“Love” è un album che inneggia alla modernità, autentica testimonianza di un jazz palesemente anticonformista.
Grazie a una notevole elasticità mentale e a un’innata predilezione per la sperimentazione, l’audace batterista e compositore Francesco Cusa concepisce un disco, intitolato “Love”, assai sorprendente e ricco di brillanti idee compositive, ritmiche, sonore e stilistiche.
Flavio Zanuttini (tromba ed elettronica), Cristiano Arcelli (sax alto), Giulio Stermieri (organo hammond e synth) e Francesco Nurra (voce in Ending 2) sono i preziosi componenti della sua formazione.

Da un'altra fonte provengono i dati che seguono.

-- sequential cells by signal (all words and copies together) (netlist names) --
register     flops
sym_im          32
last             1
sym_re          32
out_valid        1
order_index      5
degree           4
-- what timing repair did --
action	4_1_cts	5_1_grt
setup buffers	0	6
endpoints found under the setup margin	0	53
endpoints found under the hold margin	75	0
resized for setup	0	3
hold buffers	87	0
`config.mk`:
```
export PLATFORM = sky130hd
export DESIGN_NAME = bdcm_ctrl
export DESIGN_NICKNAME = d
export VERILOG_FILES = /design/src/hdl/bdcm_pkg.sv /design/src/hdl/bdcm_ctrl.sv
export SDC_FILE = /design/constraint.sdc
export NUM_CORES = 1
export LEC_CHECK = 0
export BUFFER_PORTS_ARGS = -buffer_cell sky130_fd_sc_hd__buf_2
export CAP_MARGIN = 10
export CORE_AREA = 2 2 95 115
export DETAILED_ROUTE_END_ITERATION = 10
export DIE_AREA = 0 0 97 117
export PLACE_DENSITY_LB_ADDON = 0.15
export SLEW_MARGIN = 20
export SYNTH_ARGS = -nofsm -noshare
export SYNTH_HDL_FRONTEND = slang
export SYNTH_SLANG_ARGS = --single-unit
```
`constraint.sdc`:
```
create_clock -name clk -period 8.3 [get_ports clk]
set_input_delay 0.83 -clock clk [delete_from_list [all_inputs] [get_ports clk]]
set_output_delay 0.83 -clock clk [all_outputs]
set_load 0.005 [all_outputs]
```
**src/rtl/core/vcfe_pkg.sv**
```systemverilog
// Shared types and constants of the camera command frame encoder.
package vcfe_pkg;

  localparam int BYTE_W         = 8;
  localparam int BODY_MAX       = 8;   // bytes before the terminator, worst case
  localparam int LEN_W          = 4;   // holds 0..BODY_MAX
  localparam int CFG_INDEX_W    = 2;
  localparam int QUEUE_DEPTH_DEF = 2;

  localparam logic [7:0] HDR_BASE   = 8'h80;
  localparam logic [7:0] TERMINATOR = 8'hFF;
  localparam logic [7:0] PAN_MAX    = 8'h18;
  localparam logic [7:0] TILT_MAX   = 8'h14;
  localparam logic [7:0] ZOOM_MAX   = 8'h07;
  localparam logic [7:0] STOP_CODE_RESET = 8'h03;

  typedef enum logic [3:0] {
    OP_PANTILT       = 4'd0,
    OP_STOP          = 4'd1,
    OP_HOME          = 4'd2,
    OP_ZOOM          = 4'd3,
    OP_FOCUS         = 4'd4,
    OP_AUTOFOCUS     = 4'd5,
    OP_POWER         = 4'd6,
    OP_PRESET_SET    = 4'd7,
    OP_PRESET_RECALL = 4'd8
  } op_t;

  typedef enum logic [CFG_INDEX_W-1:0] {
    REG_PAN_STOP  = 2'd0,
    REG_TILT_STOP = 2'd1
  } reg_index_t;

  // One queued frame: body bytes in order plus body length (terminator implied).
  typedef struct packed {
    logic [BODY_MAX-1:0][BYTE_W-1:0] body;
    logic [LEN_W-1:0]                len;
  } frame_t;

endpackage

```
**src/rtl/core/vcfe_front.sv**
```systemverilog
// Front end: classifies a command request and builds its frame body.
module vcfe_front import vcfe_pkg::*; (
  input  logic              in_valid,
  input  logic              queue_full,
  input  logic [3:0]        in_operation,
  input  logic [3:0]        in_camera_address,
  input  logic [7:0]        in_pan_code,
  input  logic [7:0]        in_tilt_code,
  input  logic [7:0]        in_pan_rate,
  input  logic [7:0]        in_tilt_rate,
  input  logic signed [7:0] in_direction,
  input  logic [7:0]        in_zoom_rate,
  input  logic              in_enable,
  input  logic [7:0]        in_preset_number,
  input  logic [7:0]        pan_stop_code,
  input  logic [7:0]        tilt_stop_code,
  output logic              push_valid,
  output frame_t            push_frame
);

  logic       known;
  logic       dir_neg;
  logic       dir_pos;
  logic [7:0] pan_speed;
  logic [7:0] tilt_speed;
  logic [2:0] zoom_speed;
  logic [7:0] en_byte;

  assign dir_neg    = in_direction[7];
  assign dir_pos    = !dir_neg && (in_direction != 8'sd0);
  assign en_byte    = in_enable ? 8'h02 : 8'h03;
  assign zoom_speed = (in_zoom_rate > ZOOM_MAX) ? ZOOM_MAX[2:0] : in_zoom_rate[2:0];

  always_comb begin
    if (in_pan_rate == 8'd0) pan_speed = 8'd1;
    else if (in_pan_rate > PAN_MAX) pan_speed = PAN_MAX;
    else pan_speed = in_pan_rate;
    if (in_tilt_rate == 8'd0) tilt_speed = 8'd1;
    else if (in_tilt_rate > TILT_MAX) tilt_speed = TILT_MAX;
    else tilt_speed = in_tilt_rate;
  end

  always_comb begin
    push_frame         = '0;
    known              = 1'b1;
    push_frame.body[0] = HDR_BASE | {4'h0, in_camera_address};
    push_frame.body[1] = 8'h01;
    unique case (op_t'(in_operation)) inside
      OP_PANTILT: begin
        push_frame.body[2] = 8'h06;
        push_frame.body[3] = 8'h01;
        push_frame.body[4] = pan_speed;
        push_frame.body[5] = tilt_speed;
        push_frame.body[6] = in_pan_code;
        push_frame.body[7] = in_tilt_code;
        push_frame.len     = LEN_W'(8);
      end
      OP_STOP: begin
        push_frame.body[2] = 8'h06;
        push_frame.body[3] = 8'h01;
        push_frame.body[4] = 8'h01;
        push_frame.body[5] = 8'h01;
        push_frame.body[6] = pan_stop_code;
        push_frame.body[7] = tilt_stop_code;
        push_frame.len     = LEN_W'(8);
      end
      OP_HOME: begin
        push_frame.body[2] = 8'h06;
        push_frame.body[3] = 8'h04;
        push_frame.len     = LEN_W'(4);
      end
      OP_ZOOM: begin
        push_frame.body[2] = 8'h04;
        push_frame.body[3] = 8'h07;
        if (dir_pos) push_frame.body[4] = {5'b00100, zoom_speed};
        else if (dir_neg) push_frame.body[4] = {5'b00110, zoom_speed};
        else push_frame.body[4] = 8'h00;
        push_frame.len     = LEN_W'(5);
      end
      OP_FOCUS: begin
        push_frame.body[2] = 8'h04;
        push_frame.body[3] = 8'h08;
        if (dir_pos) push_frame.body[4] = 8'h02;
        else if (dir_neg) push_frame.body[4] = 8'h03;
        else push_frame.body[4] = 8'h00;
        push_frame.len     = LEN_W'(5);
      end
      OP_AUTOFOCUS: begin
        push_frame.body[2] = 8'h04;
        push_frame.body[3] = 8'h38;
        push_frame.body[4] = en_byte;
        push_frame.len     = LEN_W'(5);
      end
      OP_POWER: begin
        push_frame.body[2] = 8'h04;
        push_frame.body[3] = 8'h00;
        push_frame.body[4] = en_byte;
        push_frame.len     = LEN_W'(5);
      end
      OP_PRESET_SET, OP_PRESET_RECALL: begin
        push_frame.body[2] = 8'h04;
        push_frame.body[3] = 8'h3F;
        push_frame.body[4] = (op_t'(in_operation) == OP_PRESET_SET) ? 8'h01 : 8'h02;
        push_frame.body[5] = {1'b0, in_preset_number[6:0]};
        push_frame.len     = LEN_W'(6);
      end
      default: known = 1'b0;  // unknown codes are swallowed
    endcase
  end

  assign push_valid = in_valid && !queue_full && known;

endmodule

```
**src/rtl/core/vcfe_queue.sv**
```systemverilog
// Small frame queue between the front end and the byte serializer.
module vcfe_queue import vcfe_pkg::*; #(
  parameter int DEPTH = QUEUE_DEPTH_DEF
) (
  input  logic   clk,
  input  logic   rst_n,
  input  logic   push,
  input  frame_t push_frame,
  input  logic   pop,
  output frame_t head,
  output logic   full,
  output logic   empty
);

  localparam int PTR_W = $clog2(DEPTH);
  localparam int CNT_W = $clog2(DEPTH + 1);

  frame_t             mem_r [DEPTH];
  logic [PTR_W-1:0]   wr_ptr_r, wr_ptr_nxt;
  logic [PTR_W-1:0]   rd_ptr_r, rd_ptr_nxt;
  logic [CNT_W-1:0]   count_r, count_nxt;

  assign full  = (count_r == CNT_W'(DEPTH));
  assign empty = (count_r == '0);
  assign head  = mem_r[rd_ptr_r];

  always_comb begin
    wr_ptr_nxt = wr_ptr_r;
    rd_ptr_nxt = rd_ptr_r;
    count_nxt  = count_r;
    if (push) wr_ptr_nxt = (wr_ptr_r == PTR_W'(DEPTH - 1)) ? '0 : wr_ptr_r + 1'b1;
    if (pop)  rd_ptr_nxt = (rd_ptr_r == PTR_W'(DEPTH - 1)) ? '0 : rd_ptr_r + 1'b1;
    if (push && !pop) count_nxt = count_r + 1'b1;
    else if (pop && !push) count_nxt = count_r - 1'b1;
  end

  always_ff @(posedge clk) begin
    if (!rst_n) begin
      wr_ptr_r <= '0;
      rd_ptr_r <= '0;
      count_r  <= '0;
    end else begin
      wr_ptr_r <= wr_ptr_nxt;
      rd_ptr_r <= rd_ptr_nxt;
      count_r  <= count_nxt;
    end
  end

  always_ff @(posedge clk) begin
    if (push) mem_r[wr_ptr_r] <= push_frame;
  end

endmodule

```
**src/rtl/core/vcfe_back.sv**
```systemverilog
// Back end: walks a frame one byte per transfer into the output register.
module vcfe_back import vcfe_pkg::*; (
  input  logic       clk,
  input  logic       rst_n,
  input  frame_t     head,
  input  logic       queue_empty,
  output logic       pop,
  input  logic       out_stall,
  output logic       out_valid,
  output logic [7:0] out_frame_byte,
  output logic       out_last_byte
);

  frame_t           cur_r;
  logic             busy_r;
  logic [LEN_W-1:0] idx_r;
  logic             out_valid_r;
  logic [7:0]       out_byte_r;
  logic             out_last_r;
  logic             advance;
  logic             at_term;

  assign advance = !out_valid_r || !out_stall;
  assign at_term = (idx_r == cur_r.len);
  assign pop     = !queue_empty && (!busy_r || (advance && at_term));

  always_ff @(posedge clk) begin
    if (!rst_n) begin
      busy_r      <= 1'b0;
      out_valid_r <= 1'b0;
      idx_r       <= '0;
    end else begin
      if (advance) out_valid_r <= busy_r;
      if (pop) begin
        busy_r <= 1'b1;
        idx_r  <= '0;
      end else if (advance && busy_r) begin
        idx_r <= idx_r + 1'b1;
        if (at_term) busy_r <= 1'b0;
      end
    end
  end

  always_ff @(posedge clk) begin
    if (advance && busy_r) begin
      out_byte_r <= at_term ? TERMINATOR : cur_r.body[idx_r[$clog2(BODY_MAX)-1:0]];
      out_last_r <= at_term;
    end
    if (pop) cur_r <= head;
  end

  assign out_valid      = out_valid_r;
  assign out_frame_byte = out_byte_r;
  assign out_last_byte  = out_last_r;

endmodule

```
**src/rtl/core/visca_command_frame_encoder_top.sv**
```systemverilog
// Top level of the camera command frame encoder.
//
// Usage:
//   Input channel (in_*): one camera command request per transfer, taken at a
//   clock edge with in_valid high and in_stall low. in_stall rises only while
//   the frame queue is full.
//   Output channel (out_*): the command frame, one byte per transfer, with
//   out_last_byte set on the 0xFF terminator. The sink holds out_stall high
//   to freeze the current byte; the front keeps accepting until the queue
//   fills.
//   Config channel (cfg_*): always ready; index 0 writes the pan stop code,
//   index 1 the tilt stop code, other indexes are dropped. Write while idle.
// Path: queue, then serializer frame register, then output byte register.
// Throughput: one byte per cycle while out_stall is low; a frame is 5 to 9
//   bytes (home 5, zoom/focus/af/power 6, preset 7, pan/tilt and stop 9),
//   sent by the serializer in the back end. Queued frames follow with no gap.
// Unknown operation codes are accepted and produce no bytes.
// Reset (rst_n low, synchronous): queue and serializer empty, both stop codes
//   return to 0x03.
module visca_command_frame_encoder_top import vcfe_pkg::*; #(
  parameter int QUEUE_DEPTH = QUEUE_DEPTH_DEF  // frames buffered, 2 or more
) (
  input  logic                   clk,
  input  logic                   rst_n,
  // command requests
  input  logic                   in_valid,
  output logic                   in_stall,
  input  logic [3:0]             in_operation,
  input  logic [3:0]             in_camera_address,
  input  logic [7:0]             in_pan_code,
  input  logic [7:0]             in_tilt_code,
  input  logic [7:0]             in_pan_rate,
  input  logic [7:0]             in_tilt_rate,
  input  logic signed [7:0]      in_direction,
  input  logic [7:0]             in_zoom_rate,
  input  logic                   in_enable,
  input  logic [7:0]             in_preset_number,
  // frame bytes
  output logic                   out_valid,
  input  logic                   out_stall,
  output logic [7:0]             out_frame_byte,
  output logic                   out_last_byte,
  // register writes
  input  logic                   cfg_valid,
  output logic                   cfg_ready,
  input  logic [CFG_INDEX_W-1:0] cfg_index,
  input  logic [7:0]             cfg_wdata
);

  logic [7:0] pan_stop_r;
  logic [7:0] tilt_stop_r;
  logic       push_valid;
  frame_t     push_frame;
  frame_t     queue_head;
  logic       queue_full;
  logic       queue_empty;
  logic       queue_pop;

  // Config registers; the port never back-pressures.
  assign cfg_ready = 1'b1;

  always_ff @(posedge clk) begin
    if (!rst_n) begin
      pan_stop_r  <= STOP_CODE_RESET;
      tilt_stop_r <= STOP_CODE_RESET;
    end else if (cfg_valid && cfg_ready) begin
      unique case (cfg_index) inside
        REG_PAN_STOP:  pan_stop_r  <= cfg_wdata;
        REG_TILT_STOP: tilt_stop_r <= cfg_wdata;
        default: ;  // unmapped index, write dropped
      endcase
    end
  end

  // Input stalls only on a full queue, so a waiting sink never blocks
  // requests until the buffered frames are used up.
  assign in_stall = queue_full;

  vcfe_front u_front (
    .in_valid          (in_valid),
    .queue_full        (queue_full),
    .in_operation      (in_operation),
    .in_camera_address (in_camera_address),
    .in_pan_code       (in_pan_code),
    .in_tilt_code      (in_tilt_code),
    .in_pan_rate       (in_pan_rate),
    .in_tilt_rate      (in_tilt_rate),
    .in_direction      (in_direction),
    .in_zoom_rate      (in_zoom_rate),
    .in_enable         (in_enable),
    .in_preset_number  (in_preset_number),
    .pan_stop_code     (pan_stop_r),
    .tilt_stop_code    (tilt_stop_r),
    .push_valid        (push_valid),
    .push_frame        (push_frame)
  );

  vcfe_queue #(
    .DEPTH (QUEUE_DEPTH)
  ) u_queue (
    .clk        (clk),
    .rst_n      (rst_n),
    .push       (push_valid),
    .push_frame (push_frame),
    .pop        (queue_pop),
    .head       (queue_head),
    .full       (queue_full),
    .empty      (queue_empty)
  );

  // Serializer reloads from the queue in the same cycle it sends a
  // terminator, so consecutive frames run without a bubble.
  vcfe_back u_back (
    .clk            (clk),
    .rst_n          (rst_n),
    .head           (queue_head),
    .queue_empty    (queue_empty),
    .pop            (queue_pop),
    .out_stall      (out_stall),
    .out_valid      (out_valid),
    .out_frame_byte (out_frame_byte),
    .out_last_byte  (out_last_byte)
  );

endmodule

```
**config.mk**
```make
export PLATFORM = sky130hd
export DESIGN_NAME = visca_command_frame_encoder_top
export DESIGN_NICKNAME = d
export VERILOG_FILES = /design/src/rtl/core/vcfe_pkg.sv /design/src/rtl/core/vcfe_front.sv /design/src/rtl/core/vcfe_queue.sv /design/src/rtl/core/vcfe_back.sv /design/src/rtl/core/visca_command_frame_encoder_top.sv
export SDC_FILE = /design/constraint.sdc
export NUM_CORES = 1
export LEC_CHECK = 0
export ABC_AREA = 1
export BUFFER_PORTS_ARGS = -buffer_cell sky130_fd_sc_hd__buf_2
export CORE_ASPECT_RATIO = 0.9
export CORE_MARGIN = 2
export CORE_UTILIZATION = 62
export CTS_CLUSTER_DIAMETER = 30
export CTS_CLUSTER_SIZE = 10
export DETAILED_ROUTE_END_ITERATION = 8
export HOLD_SLACK_MARGIN = 0.03
export PLACE_DENSITY_LB_ADDON = 0.25
export SLEW_MARGIN = 20
export SYNTH_ARGS = -nofsm -noshare
export SYNTH_HDL_FRONTEND = slang
export SYNTH_SLANG_ARGS = --single-unit
export TNS_END_PERCENT = 30
```
**constraint.sdc**
```tcl
create_clock -name clk -period 5.45 [get_ports clk]
set_clock_uncertainty 0.2 [all_clocks]
set_input_delay 0.2725 -clock clk [delete_from_list [all_inputs] [get_ports clk]]
set_output_delay 0.2725 -clock clk [all_outputs]
set_load 0.01 [all_outputs]
```
# Word level (Yosys, flattened, before mapping)
# Memories as Yosys holds them, arrays and structs flattened. A register that Yosys moved wholly into a read port is not among the register bits.
# Index checks and enable logic that the tools add are counted.
# op_classes
mux	28
bitwise_logic	1
add_sub_neg	5
n_lt_le_gt_ge	4
reduce_logical	36
eq_ne	11
# ops
cell	count
$pmux W14 S7	1
$mux W8	6
$pmux W8 S6	1
$pmux W16 S2	1
$bmux W8 S3	1
$pmux W8 S3	1
$eq A4 B3 Y1 const B	4
$gt A8 B5 Y1 const B	2
$logic_not A8 Y1	2
$pmux W4 S4	1
$mux W6	2
$mux W1	9
$reduce_or A9 Y1	1
$eq A4 B2 Y1 const B	2
$gt A8 B3 Y1 const B	1
$logic_and A1 B1 Y1	8
$logic_not A1 Y1	8
$mux W2	4
$reduce_bool A8 Y1	1
$reduce_or A2 Y1	4
$reduce_and A2 Y1	3
$reduce_bool A2 Y1	3
$add A4 B1 Y4 const B	1
$eq A4 B1 Y1 const B	1
other kinds (14)	17
# totals
n_memories	1
out_inout_bits	12
input_bits	80
wordCells	99
reg_bits	59
ram_bits	108
# mem_list
memory	words	width	read_ports	rd_clocked_by_memory_dff	wr	line	rtl
u_queue.mem_r	2	54	1	1	1	vcfe_queue.sv:18	frame_t mem_r [DEPTH];

# Logic depth before layout (Yosys ltp)
# Gate-level depths: netlist of the first run.
# logic_depth
word_depth	8
mapped_depth	13
ltp_nobuf	12

# Hierarchy
# From an unflattened synthesis of the first run, not the netlist that was laid out.
# hier_totals
cells_unflattened	791
hier_area_um2	10169.8
# modules_own_cells
mod	seq_area_each_um2	cells_each	n_inst	area_per_inst_um2
vcfe_queue	4184.0	247	1	5225.0
vcfe_back	2432.3	265	1	3271.9
vcfe_front	0.0	179	1	957.2
visca_command_frame_encoder_top	320.3	100	1	715.7

# Worst setup path before layout of the first run
# Ideal clock, no wire load.
# synth_timing
kind	input-to-reg
startpoint	input port in_operation[1]
endpoint	memory u_queue.mem_r[1][0] in the netlist's numbering, enable pin
path_buffers	0
slack_ps	2093
arrival_time_ps	2703
setup_ps	453
required_time_ps	4797
path_stages	5
path_cell_list	nor2_4 -> nand3_2 -> nand2_1 -> nand2_1 -> nor2_1
# synth_between
elab_chain_len	6
elab_cells_between_ends	14
cone_classes	eq/ne: 8; mux: 3; reduce/logical: 3
# synth_rtl
element	line	rtl
start, declared	visca_command_frame_encoder_top.sv:28	input logic [3:0] in_operation,
$eq A4 B4 Y1 (no line) (tied with other cells)	-	
$reduce_or A9 Y1 (no line) (*)	-	
$mux W1 (*)	vcfe_front.sv:48	unique case (op_t'(in_operation)) inside
$logic_and A1 B1 Y1 (*)	vcfe_front.sv:111	assign push_valid = in_valid && !queue_full && known;
$mux W1 (*)	vcfe_queue.sv:50	if (push) mem_r[wr_ptr_r] <= push_frame;
$mux W1 (not written as such) (*)	vcfe_queue.sv:50	
end, declared	vcfe_queue.sv:18	
# Every way passes the cells marked *; elsewhere a longest branch is shown, timed or not.

# Worst setup path in the final report of the first run
# layout_timing
startpoint	register u_back.idx_r[0]
endpoint	register, netlist name u_back.cur_r[1]
# layout_between
elab_chain_len	4
# layout_rtl
element	line	rtl
start, declared	vcfe_back.sv:16	logic [LEN_W-1:0] idx_r;
start signal, assigned	vcfe_back.sv:38	idx_r <= idx_r + 1'b1;
$eq A4 B4 Y1	vcfe_back.sv:24	assign at_term = (idx_r == cur_r.len);
$logic_and A1 B1 Y1	vcfe_back.sv:25	assign pop = !queue_empty && (!busy_r || (advance && at_term));
$logic_or A1 B1 Y1	vcfe_back.sv:25	
$logic_and A1 B1 Y1	vcfe_back.sv:25	
named net queue_pop	visca_command_frame_encoder_top.sv:57	logic queue_pop;
# The timed path passes the listed nets, and every way through them passes these cells.
# A chain may end at the register's enable or synchronous reset.

==> results.yml, run 1 <==
floorplanning:
  start_util_pct: 63.34
  rows: 37
  design.portCount: 92
  die_w_um: 117.9
  floorplan.die_area_um2: 12560
  fp.dieH_um: 106.5
  core-area_um2: 11430
grt:
  grt_start_max_net_pins: 50
  grt_pass1_wl_mm: 25.05
  antenna_found_initial: 0
  grt_use_total_pct: 26.54
  grt_pass1_vias: 4919
  grt_overflow_total: 0
detailed_routing:
  wl_met2_mm: 7.970
  top_layer_used: "met4"
  drtPass1Iterations: 8
  drc: 0
  num_vias: 4960
  m1WireLength_mm: 6.447
  wl_per_cell_um: 17.63
  drtIter0Drc: 500
  vias_per_cell: 5.573
  drtAntennaViolNets: 0
  route.met3.wl_um: 955
  routed_wl_mm: 15.69
worst_setup_path:
  critPathRequiredTime_ns: 5.30
  critPathLaunchType: "register"
  cp.arrival_ns: 3.15
  crit_type: "reg2reg"
  path_max_fanout: 47
  end_kind: "register"
sta:
  setup_viol: 0
  rsz0062_at_grt: "no"
  worst_pin_slew_ns: 0.9618
  fmax_ghz: 0.3031
  fin_crit_sh_pct: 60.54
  max_slew_margin_pct: 35.79
  drv_slew: 0
  hold_viol_final: 0
  tns_ns: 0
  period_minus_slack_ns: 3.299
final_layout:
  drive_above_1_share_pct: 26.70
  antenna_cells: 0
  synthToLayoutAreaGrowth_pct: 23.01
  nets: 804
synthesis:
  synth.avg_cell_area_um2: 12.55
  synth_ff_type: "edfxtp_1"
  syn-instance-count: 577
  yosysSeqAreaShare_pct: 69.37
  synth_edf_count: 150
  ys_warn_count: 0
  synth_cell_types: 35
  synth-async-reset-ratio_pct: 0
  syn_area_um2: 7243
  ys_ff_latch: 176
clock_tree:
  clkTransAtPathRegs_ns: 0.06
  cts_tree: "yes"
  clock_latency_ns: 0.43
  cts_buffer_depth: 2
  numCtsBuffers: 17
  cts_setup_buffers: 0
  htree_levels: 4
  root_buffer: "clkbuf_16"
  cts_num_sinks: 176
run:
  max-cap-violations: 0
power_and_ir_drop:
  p_leak_nw: 3.533
  finalPower_mw: 3.961
  vdd_drop_max_v: 0.0002572
  power_density_nw_per_um2: 444.6
status:
  status: "completed"
placed_design:
  io_buffers: 89
  globalplace.congestion: 0.9221
  hpwl_mm: 9.467
min_path:
  hp-class: "in2reg"
what timing repair did:
item | 4_1_cts | 5_1_grt
gates resized for setup | 0 | 0
hold endpoints to repair | 79 | 0
hold buffers | 48 | 0
through the flow:
stage | hold WS [ns] | util [%] | std cells | worst slack (ns) | instance area, µm²
global placement | 0.2491 | 68.42 | 810 | 2.256 | 7824
floorplan | 0.1714 | - | 582 | 2.093 | 7262
detailed placement | 0.2690 | 68.44 | 810 | 2.168 | 7826
finish | 0.04892 | 77.92 | 890 | 2.151 | 8910
global route | 0.05142 | 77.92 | 890 | 1.848 | 8910
CTS | 0.03149 | 77.92 | 890 | 2.161 | 8910
power breakdown:
part           internal [mW]  switching, mW  total (mW)  leakage [nW]
clock                  0.715          0.502        1.22         0.290
combinational          0.282          0.426       0.708          1.62
sequential              1.86          0.175        2.04          1.63
total                   2.86           1.10        3.96          3.53
final timing paths:
kind / endpoint / from / depth (start not counted) / slack (ns)
min: u_queue.mem_r[1][3] / in_operation[1] / 2 / 0.05
max: u_back.cur_r[1] / u_back.idx_r[0] / 8 / 2.15
min reg2reg: pan_stop_r[5] / pan_stop_r[5] / 2 / 0.30
max reg2reg: u_back.cur_r[1] / u_back.idx_r[0] / 8 / 2.15
area by class of cell:
class | instances | area (µm²)
inverters | 45 | 168.9
repair buffers | 139 | 940.9
well taps | 156 | 195.2
fillers | 670 | 2525
clock inverters | 11 | 132.6
clock buffers | 21 | 470.5
multi-input cells | 342 | 1973
flip-flops and latches | 176 | 5029
synthesized netlist by cell type, drive strengths merged (4+ instances only):
master | instances | share of area, %
nor2 | 65 | 3.8
a22o | 16 | 1.9
nand4 | 4 | 0.35
o21ai | 36 | 2.5
nand3 | 40 | 2.8
edfxtp | 150 | 62
buf | 16 | 1.4
inv | 44 | 2.3
dfxtp | 26 | 7.2
nor3 | 4 | 0.28
a21oi | 9 | 0.62
nand2 | 97 | 5.2
mux2 | 47 | 7.3
critical path: stages, from the launching register on:
cell and delay (ns):
dfxtp_1 0.92, inv_2 0.36, nand2_1 0.15, nand2_1 0.06, nor2_1 0.14, nand3_1 0.14, nand2_2 0.12, nand2_2 0.09
inv_2 0.71
cell families after synthesis:
| kind of cell | after synthesis | share of synthesized area [%] |
|---|---|---|
| other cells | 2 | 0.1037 |
| xor+xnor | 3 | 0.3628 |
| mux | 47 | 7.307 |
| buf+inv | 64 | 3.852 |
| fa+ha+maj | 3 | 0.5183 |
| flops | 176 | 69.37 |
| compound gates | 68 | 5.718 |
| simple gates | 214 | 12.77 |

Il leader autografa tutti i sette brani contenuti nel cd. In Escher aleggia un’atmosfera caliginosa. Arcelli sviluppa un eloquio solistico centellinato e persuasivo. L’incedere di Zanuttini è conciso e fortemente evocativo. Cusa tesse un drumming roccioso, altamente tensivo e adornato da travolgenti intrecci poliritmici. Intricate Corvai è una composizione in cui il trombettista e il sassofonista interagiscono concitatamente e spigliatamente, puntualmente aizzati dalla ritmica pirotecnica, variopinta ed energica di Francesco Cusa.
In Oslo In My Heart Stermieri costruisce un solo enigmatico ed estremamente essenziale. Cristiano Arcelli sfodera un fraseggio fluente e guizzante impetuosamente stimolato da Cusa, che produce un massiccio groove ricco di fulminei e fluidi rulli.
“Love” è un album che inneggia alla modernità, autentica testimonianza di un jazz palesemente anticonformista.